● **EXERCISE MATERIALS**:
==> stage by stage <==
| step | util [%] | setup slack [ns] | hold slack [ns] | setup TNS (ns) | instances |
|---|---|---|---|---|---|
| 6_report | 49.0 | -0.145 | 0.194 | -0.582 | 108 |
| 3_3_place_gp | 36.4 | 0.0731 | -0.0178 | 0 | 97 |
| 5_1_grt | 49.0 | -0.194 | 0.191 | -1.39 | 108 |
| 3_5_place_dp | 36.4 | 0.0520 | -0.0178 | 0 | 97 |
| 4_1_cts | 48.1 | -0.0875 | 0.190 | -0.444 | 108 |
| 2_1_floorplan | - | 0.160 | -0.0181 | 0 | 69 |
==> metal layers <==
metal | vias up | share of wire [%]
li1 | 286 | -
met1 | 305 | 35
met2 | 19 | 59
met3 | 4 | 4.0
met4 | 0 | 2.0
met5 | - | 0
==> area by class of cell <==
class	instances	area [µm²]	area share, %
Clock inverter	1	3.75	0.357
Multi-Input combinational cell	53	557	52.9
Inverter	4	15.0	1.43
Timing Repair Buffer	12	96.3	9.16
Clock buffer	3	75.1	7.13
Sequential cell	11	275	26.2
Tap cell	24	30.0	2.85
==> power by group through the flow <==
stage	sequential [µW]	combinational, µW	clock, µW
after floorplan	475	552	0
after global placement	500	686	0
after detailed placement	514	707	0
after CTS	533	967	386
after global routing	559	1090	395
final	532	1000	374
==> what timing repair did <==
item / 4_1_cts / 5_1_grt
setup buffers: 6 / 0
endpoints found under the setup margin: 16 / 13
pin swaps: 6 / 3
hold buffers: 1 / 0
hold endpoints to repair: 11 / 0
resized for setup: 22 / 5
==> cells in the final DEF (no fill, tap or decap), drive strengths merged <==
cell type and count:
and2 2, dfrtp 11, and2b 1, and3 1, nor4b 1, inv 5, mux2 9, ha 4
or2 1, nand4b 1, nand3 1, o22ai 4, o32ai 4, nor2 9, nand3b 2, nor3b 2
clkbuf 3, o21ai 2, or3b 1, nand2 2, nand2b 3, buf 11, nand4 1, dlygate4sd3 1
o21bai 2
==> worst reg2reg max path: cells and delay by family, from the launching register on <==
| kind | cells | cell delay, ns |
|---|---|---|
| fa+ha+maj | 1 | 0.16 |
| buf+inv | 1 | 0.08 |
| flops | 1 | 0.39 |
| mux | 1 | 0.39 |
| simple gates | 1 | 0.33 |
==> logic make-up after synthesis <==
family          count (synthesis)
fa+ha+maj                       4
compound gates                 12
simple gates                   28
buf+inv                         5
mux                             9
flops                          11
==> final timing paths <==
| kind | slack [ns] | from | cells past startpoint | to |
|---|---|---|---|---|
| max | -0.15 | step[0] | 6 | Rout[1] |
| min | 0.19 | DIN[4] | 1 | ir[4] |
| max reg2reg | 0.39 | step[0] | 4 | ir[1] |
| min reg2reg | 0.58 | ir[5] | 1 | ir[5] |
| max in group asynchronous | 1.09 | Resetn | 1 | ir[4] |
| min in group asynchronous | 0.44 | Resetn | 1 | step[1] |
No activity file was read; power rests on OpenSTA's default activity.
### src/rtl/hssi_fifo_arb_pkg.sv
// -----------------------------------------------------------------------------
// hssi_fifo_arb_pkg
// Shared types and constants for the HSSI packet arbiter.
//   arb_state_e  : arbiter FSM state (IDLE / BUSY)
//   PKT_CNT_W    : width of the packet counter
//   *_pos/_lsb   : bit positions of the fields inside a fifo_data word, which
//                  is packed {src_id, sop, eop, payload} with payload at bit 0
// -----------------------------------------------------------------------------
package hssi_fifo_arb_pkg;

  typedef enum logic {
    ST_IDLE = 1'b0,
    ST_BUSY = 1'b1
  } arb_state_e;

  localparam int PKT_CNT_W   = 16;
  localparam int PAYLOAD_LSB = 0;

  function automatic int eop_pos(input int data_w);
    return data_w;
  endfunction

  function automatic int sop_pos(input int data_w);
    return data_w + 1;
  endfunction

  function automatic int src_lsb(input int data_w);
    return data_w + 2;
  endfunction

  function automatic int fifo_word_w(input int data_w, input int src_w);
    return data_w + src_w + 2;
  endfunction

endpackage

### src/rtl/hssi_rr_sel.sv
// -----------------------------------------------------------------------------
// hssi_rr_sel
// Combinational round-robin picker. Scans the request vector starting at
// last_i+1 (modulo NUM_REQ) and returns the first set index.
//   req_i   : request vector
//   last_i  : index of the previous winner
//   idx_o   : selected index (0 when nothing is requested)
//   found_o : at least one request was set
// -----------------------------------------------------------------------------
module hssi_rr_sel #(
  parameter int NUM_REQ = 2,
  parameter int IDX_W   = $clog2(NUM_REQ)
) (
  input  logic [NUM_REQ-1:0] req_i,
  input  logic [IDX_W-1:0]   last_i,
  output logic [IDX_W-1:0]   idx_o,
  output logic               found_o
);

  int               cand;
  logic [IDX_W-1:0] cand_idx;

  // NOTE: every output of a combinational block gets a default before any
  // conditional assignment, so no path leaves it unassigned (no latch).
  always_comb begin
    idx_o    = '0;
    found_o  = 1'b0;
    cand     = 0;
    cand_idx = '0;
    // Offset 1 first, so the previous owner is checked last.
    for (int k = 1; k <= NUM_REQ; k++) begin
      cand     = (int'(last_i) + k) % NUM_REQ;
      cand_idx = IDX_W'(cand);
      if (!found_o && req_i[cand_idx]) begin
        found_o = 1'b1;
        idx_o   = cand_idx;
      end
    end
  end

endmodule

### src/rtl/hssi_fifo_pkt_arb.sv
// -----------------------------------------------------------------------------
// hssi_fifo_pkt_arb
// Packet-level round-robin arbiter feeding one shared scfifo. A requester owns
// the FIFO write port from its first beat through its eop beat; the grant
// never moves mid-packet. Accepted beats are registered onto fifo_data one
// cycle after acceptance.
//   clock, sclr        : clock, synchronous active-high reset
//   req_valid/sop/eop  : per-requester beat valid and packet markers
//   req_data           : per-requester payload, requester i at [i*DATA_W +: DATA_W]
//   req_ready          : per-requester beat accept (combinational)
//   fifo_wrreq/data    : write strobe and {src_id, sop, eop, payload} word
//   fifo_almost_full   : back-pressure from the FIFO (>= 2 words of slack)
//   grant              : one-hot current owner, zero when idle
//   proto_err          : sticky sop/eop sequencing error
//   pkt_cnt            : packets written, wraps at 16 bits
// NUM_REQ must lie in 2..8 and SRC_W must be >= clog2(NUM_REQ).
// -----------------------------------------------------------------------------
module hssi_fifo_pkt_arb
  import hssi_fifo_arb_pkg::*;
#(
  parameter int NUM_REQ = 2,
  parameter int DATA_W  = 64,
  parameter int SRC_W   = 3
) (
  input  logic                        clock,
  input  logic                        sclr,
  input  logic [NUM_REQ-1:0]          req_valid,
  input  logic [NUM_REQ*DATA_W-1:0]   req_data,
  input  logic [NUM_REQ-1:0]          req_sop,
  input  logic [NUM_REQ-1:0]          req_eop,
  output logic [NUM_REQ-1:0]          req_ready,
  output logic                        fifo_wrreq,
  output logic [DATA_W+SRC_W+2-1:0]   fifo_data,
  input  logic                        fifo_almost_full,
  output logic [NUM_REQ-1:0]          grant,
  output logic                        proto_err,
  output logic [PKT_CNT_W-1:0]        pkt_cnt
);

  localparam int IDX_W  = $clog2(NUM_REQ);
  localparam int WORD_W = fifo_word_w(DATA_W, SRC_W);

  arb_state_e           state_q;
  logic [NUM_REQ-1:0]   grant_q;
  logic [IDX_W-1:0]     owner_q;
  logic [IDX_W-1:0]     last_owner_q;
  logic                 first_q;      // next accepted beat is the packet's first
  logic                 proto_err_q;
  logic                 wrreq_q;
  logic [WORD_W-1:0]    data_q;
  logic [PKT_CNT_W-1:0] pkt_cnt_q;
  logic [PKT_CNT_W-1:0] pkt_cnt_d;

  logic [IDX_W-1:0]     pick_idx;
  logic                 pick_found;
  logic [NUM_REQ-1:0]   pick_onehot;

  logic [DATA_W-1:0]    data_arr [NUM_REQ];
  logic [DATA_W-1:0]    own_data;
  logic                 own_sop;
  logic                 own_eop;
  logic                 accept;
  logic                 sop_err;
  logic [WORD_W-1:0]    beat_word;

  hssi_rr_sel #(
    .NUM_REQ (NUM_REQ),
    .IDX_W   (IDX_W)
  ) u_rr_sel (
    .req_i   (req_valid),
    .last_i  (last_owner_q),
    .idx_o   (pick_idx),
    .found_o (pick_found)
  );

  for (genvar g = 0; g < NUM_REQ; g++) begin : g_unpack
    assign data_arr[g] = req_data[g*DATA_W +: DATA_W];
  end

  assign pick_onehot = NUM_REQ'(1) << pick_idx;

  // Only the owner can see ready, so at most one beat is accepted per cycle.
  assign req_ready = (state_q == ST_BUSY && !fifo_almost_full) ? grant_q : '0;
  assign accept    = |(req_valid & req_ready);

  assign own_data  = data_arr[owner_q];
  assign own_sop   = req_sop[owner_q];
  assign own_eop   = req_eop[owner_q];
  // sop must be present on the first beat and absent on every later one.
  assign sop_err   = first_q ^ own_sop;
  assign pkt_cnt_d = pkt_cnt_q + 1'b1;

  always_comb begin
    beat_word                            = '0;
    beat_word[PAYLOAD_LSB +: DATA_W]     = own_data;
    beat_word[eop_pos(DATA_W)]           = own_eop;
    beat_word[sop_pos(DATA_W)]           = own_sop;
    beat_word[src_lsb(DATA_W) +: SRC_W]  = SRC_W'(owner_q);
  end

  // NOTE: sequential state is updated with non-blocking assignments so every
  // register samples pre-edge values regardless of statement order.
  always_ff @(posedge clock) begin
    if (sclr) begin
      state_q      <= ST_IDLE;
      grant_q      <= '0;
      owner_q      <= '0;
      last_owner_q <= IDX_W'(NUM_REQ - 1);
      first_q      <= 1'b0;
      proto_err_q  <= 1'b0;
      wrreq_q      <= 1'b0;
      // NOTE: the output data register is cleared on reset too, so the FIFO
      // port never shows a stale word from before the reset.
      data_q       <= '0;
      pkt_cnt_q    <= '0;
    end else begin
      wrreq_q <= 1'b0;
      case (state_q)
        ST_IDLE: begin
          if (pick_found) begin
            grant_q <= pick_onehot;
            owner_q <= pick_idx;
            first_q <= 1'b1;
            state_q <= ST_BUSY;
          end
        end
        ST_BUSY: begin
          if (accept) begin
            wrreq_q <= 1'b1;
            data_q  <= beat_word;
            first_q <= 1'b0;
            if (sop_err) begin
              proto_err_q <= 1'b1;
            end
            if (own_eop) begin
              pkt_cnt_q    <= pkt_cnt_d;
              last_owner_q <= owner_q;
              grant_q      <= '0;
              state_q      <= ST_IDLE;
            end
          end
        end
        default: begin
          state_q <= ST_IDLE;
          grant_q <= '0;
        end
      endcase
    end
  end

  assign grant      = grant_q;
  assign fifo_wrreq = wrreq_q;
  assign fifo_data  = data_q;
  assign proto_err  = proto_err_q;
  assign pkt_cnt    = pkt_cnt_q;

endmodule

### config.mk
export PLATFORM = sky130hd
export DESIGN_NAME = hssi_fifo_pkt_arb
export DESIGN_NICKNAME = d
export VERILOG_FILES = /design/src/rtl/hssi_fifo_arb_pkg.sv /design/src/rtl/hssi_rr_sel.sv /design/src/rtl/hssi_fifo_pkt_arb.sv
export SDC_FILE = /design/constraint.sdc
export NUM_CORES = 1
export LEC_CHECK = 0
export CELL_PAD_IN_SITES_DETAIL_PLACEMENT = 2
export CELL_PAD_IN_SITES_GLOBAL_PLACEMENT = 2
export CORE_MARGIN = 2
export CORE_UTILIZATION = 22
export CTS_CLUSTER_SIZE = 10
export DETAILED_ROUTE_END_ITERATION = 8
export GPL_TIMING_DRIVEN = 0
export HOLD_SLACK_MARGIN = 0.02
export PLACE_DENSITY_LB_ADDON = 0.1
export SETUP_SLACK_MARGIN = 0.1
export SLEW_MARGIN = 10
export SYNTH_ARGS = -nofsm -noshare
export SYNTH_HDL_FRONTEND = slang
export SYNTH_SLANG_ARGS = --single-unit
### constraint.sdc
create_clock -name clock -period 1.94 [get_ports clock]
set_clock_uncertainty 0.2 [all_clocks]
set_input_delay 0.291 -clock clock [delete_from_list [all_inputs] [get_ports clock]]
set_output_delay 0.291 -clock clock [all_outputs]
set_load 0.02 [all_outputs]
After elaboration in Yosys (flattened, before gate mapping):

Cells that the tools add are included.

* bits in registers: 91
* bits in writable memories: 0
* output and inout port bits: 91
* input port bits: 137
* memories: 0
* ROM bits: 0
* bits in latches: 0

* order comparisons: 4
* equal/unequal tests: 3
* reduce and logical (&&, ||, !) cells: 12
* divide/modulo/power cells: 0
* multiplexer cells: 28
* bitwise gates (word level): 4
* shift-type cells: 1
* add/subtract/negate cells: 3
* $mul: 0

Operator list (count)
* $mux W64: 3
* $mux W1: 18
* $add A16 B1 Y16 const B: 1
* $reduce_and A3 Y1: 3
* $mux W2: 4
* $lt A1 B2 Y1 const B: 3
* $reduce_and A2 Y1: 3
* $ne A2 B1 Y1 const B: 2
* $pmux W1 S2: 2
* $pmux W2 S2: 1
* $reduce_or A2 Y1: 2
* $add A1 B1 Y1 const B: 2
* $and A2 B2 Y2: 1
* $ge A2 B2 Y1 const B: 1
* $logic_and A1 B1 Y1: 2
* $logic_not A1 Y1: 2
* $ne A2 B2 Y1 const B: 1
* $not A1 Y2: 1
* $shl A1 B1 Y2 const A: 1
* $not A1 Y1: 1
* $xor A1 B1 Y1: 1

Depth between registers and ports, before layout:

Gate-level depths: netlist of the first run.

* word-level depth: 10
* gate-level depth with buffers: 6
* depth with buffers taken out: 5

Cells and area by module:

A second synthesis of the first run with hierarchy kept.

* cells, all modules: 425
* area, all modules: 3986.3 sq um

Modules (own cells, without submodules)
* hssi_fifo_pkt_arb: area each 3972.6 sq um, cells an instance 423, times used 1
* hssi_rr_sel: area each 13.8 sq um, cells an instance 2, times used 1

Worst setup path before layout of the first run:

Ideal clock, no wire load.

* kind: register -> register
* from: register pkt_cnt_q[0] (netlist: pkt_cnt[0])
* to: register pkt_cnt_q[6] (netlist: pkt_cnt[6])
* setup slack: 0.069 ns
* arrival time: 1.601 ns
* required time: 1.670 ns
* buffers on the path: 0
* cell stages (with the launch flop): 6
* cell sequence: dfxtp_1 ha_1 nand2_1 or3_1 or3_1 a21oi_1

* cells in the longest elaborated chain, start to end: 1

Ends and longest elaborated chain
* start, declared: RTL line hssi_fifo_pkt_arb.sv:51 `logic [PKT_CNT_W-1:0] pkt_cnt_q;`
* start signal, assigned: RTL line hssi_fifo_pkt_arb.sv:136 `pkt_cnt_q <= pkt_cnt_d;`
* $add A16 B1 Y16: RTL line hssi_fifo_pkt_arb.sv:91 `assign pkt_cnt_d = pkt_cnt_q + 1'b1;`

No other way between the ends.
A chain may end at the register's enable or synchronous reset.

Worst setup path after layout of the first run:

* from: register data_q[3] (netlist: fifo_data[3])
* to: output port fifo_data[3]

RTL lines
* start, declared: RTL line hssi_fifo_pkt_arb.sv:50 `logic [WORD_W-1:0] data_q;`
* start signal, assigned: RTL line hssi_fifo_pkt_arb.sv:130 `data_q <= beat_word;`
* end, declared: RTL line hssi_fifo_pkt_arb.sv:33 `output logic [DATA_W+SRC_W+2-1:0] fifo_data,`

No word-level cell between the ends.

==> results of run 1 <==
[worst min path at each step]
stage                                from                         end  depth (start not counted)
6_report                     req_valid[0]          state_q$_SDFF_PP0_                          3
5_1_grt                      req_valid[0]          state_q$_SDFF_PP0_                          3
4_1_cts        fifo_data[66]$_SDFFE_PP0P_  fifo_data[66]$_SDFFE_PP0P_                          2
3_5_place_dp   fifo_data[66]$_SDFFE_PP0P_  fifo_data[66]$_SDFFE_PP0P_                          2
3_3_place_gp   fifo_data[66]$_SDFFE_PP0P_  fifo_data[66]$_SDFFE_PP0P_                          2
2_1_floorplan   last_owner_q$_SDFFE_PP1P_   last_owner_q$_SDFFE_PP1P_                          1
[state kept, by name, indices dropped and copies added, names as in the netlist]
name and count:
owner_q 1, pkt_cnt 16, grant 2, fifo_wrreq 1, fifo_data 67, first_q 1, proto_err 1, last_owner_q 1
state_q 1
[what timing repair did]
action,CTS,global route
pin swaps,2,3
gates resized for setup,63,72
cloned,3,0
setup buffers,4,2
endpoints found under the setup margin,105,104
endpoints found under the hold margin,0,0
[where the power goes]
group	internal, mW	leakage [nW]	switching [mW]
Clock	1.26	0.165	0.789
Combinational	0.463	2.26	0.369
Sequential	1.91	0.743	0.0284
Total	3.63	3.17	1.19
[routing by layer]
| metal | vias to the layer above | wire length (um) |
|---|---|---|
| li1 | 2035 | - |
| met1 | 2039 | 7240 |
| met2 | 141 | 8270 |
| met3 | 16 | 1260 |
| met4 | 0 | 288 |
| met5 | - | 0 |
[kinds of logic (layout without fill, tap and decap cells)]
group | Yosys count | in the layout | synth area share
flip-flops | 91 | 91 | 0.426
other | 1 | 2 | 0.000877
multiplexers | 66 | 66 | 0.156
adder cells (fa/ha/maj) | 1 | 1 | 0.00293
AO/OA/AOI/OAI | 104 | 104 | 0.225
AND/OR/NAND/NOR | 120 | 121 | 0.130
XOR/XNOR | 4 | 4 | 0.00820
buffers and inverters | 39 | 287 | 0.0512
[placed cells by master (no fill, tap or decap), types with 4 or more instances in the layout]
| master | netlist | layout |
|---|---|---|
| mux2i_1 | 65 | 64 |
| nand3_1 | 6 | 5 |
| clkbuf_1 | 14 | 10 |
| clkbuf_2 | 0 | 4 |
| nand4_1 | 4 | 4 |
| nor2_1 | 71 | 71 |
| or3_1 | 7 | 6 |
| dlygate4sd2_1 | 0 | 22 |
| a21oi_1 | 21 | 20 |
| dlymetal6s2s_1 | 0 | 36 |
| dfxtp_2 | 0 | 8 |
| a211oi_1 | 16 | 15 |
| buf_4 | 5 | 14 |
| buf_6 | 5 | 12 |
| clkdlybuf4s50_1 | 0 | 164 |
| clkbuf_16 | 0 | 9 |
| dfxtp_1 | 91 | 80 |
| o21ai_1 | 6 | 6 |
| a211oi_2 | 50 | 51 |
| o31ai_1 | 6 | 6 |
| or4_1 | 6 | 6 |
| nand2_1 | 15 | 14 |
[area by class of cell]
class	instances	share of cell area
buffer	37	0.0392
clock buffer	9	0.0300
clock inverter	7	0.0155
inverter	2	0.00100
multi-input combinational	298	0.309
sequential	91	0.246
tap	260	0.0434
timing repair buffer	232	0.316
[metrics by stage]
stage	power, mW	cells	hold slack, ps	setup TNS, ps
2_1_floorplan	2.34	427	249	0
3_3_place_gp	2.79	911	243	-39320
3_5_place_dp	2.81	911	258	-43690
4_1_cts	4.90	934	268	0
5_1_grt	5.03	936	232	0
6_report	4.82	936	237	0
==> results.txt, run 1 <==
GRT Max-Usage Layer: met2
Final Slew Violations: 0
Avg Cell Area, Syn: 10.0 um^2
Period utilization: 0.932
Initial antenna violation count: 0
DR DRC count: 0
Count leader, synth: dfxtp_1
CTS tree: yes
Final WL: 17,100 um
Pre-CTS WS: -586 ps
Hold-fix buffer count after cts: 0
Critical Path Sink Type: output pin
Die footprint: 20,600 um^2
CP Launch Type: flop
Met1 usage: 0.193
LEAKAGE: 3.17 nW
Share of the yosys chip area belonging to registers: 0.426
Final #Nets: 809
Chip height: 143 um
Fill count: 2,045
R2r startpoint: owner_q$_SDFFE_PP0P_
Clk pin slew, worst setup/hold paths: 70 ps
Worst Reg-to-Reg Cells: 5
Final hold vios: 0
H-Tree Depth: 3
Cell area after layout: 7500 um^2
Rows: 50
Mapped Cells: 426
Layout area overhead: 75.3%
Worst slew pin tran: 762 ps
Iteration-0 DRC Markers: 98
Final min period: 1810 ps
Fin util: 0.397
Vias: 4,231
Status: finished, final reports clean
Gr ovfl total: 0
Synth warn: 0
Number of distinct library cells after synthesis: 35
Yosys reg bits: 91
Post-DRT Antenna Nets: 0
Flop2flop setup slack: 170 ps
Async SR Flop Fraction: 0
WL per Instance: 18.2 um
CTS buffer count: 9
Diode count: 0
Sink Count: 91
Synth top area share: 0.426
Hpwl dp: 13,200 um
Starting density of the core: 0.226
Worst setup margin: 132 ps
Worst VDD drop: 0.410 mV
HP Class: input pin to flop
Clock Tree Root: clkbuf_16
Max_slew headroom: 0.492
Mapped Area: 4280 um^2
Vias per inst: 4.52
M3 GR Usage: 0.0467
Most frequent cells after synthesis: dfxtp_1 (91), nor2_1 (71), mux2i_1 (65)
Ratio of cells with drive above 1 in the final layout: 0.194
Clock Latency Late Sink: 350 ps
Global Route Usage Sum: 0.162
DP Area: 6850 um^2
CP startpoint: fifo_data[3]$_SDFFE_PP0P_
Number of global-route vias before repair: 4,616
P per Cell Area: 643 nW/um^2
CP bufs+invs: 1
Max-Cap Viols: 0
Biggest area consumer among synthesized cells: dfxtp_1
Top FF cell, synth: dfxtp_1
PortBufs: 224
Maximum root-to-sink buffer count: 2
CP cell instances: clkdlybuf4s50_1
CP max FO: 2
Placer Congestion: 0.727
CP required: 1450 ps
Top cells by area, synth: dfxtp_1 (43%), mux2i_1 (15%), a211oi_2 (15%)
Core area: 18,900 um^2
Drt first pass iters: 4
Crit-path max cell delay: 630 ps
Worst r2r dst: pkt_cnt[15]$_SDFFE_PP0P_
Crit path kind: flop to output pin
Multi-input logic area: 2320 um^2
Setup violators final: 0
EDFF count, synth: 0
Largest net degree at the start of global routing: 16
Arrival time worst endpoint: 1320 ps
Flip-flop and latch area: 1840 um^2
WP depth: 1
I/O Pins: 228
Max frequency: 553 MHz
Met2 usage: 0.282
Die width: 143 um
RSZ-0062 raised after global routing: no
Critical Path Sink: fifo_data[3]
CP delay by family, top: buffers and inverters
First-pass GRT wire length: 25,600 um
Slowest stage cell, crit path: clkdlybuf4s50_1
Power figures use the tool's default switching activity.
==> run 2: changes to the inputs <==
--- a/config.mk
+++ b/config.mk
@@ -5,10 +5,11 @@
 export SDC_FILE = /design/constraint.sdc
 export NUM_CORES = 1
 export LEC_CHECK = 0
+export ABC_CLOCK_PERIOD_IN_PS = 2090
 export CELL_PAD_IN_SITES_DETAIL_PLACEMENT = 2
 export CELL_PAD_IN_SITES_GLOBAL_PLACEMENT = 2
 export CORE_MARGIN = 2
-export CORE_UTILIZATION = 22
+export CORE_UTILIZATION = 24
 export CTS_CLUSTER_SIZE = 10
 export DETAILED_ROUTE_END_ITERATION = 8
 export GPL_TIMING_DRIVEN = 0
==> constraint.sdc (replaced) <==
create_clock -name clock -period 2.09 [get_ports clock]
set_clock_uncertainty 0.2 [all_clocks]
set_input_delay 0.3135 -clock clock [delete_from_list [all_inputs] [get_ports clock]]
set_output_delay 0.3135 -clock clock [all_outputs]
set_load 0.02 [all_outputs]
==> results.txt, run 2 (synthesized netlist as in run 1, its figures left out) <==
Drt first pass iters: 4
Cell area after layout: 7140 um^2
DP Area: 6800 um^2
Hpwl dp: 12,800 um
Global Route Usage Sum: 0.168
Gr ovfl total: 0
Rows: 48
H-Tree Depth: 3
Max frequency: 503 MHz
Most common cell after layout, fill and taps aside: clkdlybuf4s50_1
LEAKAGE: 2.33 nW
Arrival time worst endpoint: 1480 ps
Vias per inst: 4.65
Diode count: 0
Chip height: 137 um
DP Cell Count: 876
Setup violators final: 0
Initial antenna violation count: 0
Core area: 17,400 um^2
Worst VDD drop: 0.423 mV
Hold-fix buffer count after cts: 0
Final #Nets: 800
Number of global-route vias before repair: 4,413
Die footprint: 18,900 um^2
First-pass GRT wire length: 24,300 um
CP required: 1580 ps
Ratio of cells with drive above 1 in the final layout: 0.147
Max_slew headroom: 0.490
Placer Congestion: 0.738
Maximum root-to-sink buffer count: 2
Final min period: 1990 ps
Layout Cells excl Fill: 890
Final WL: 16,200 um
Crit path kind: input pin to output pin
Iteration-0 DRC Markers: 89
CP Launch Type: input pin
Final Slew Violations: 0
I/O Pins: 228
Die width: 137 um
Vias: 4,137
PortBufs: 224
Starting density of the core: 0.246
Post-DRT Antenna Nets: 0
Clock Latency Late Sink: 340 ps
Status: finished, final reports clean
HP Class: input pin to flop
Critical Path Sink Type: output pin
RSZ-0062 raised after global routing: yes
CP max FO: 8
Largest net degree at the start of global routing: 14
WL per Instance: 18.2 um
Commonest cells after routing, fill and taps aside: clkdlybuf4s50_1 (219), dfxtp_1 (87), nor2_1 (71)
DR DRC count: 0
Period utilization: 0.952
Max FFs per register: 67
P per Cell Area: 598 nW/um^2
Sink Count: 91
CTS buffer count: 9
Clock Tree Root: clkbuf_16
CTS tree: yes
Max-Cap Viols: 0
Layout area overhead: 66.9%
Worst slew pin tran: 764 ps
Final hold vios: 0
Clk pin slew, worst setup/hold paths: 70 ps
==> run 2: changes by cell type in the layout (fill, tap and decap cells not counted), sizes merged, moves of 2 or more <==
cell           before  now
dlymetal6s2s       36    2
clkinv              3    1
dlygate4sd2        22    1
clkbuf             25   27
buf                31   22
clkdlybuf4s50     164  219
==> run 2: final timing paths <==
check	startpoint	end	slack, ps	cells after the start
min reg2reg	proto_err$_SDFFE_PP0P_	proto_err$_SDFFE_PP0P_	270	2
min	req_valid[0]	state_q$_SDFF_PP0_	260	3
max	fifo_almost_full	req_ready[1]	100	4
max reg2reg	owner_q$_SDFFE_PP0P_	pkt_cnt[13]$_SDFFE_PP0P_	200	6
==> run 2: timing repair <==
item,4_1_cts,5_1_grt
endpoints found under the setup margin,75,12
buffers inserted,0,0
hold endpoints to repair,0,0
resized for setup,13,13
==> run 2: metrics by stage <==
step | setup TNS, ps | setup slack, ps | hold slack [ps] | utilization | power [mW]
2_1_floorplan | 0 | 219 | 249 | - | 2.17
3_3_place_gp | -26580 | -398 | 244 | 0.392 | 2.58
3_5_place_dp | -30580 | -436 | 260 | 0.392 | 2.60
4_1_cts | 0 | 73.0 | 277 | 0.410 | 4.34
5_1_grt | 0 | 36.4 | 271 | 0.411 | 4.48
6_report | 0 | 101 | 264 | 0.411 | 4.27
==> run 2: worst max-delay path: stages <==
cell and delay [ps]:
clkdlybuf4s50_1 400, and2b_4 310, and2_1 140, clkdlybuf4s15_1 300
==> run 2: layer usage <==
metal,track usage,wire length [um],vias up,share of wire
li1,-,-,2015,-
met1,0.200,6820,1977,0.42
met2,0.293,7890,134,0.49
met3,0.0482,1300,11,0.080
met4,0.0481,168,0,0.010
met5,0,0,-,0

● **PROBLEM TO WORK ON**: Return every line of the listing above that contains "Resetn".

● **SOLUTION TO THIS EXERCISE**:
| max in group asynchronous | 1.09 | Resetn | 1 | ir[4] |
| min in group asynchronous | 0.44 | Resetn | 1 | step[1] |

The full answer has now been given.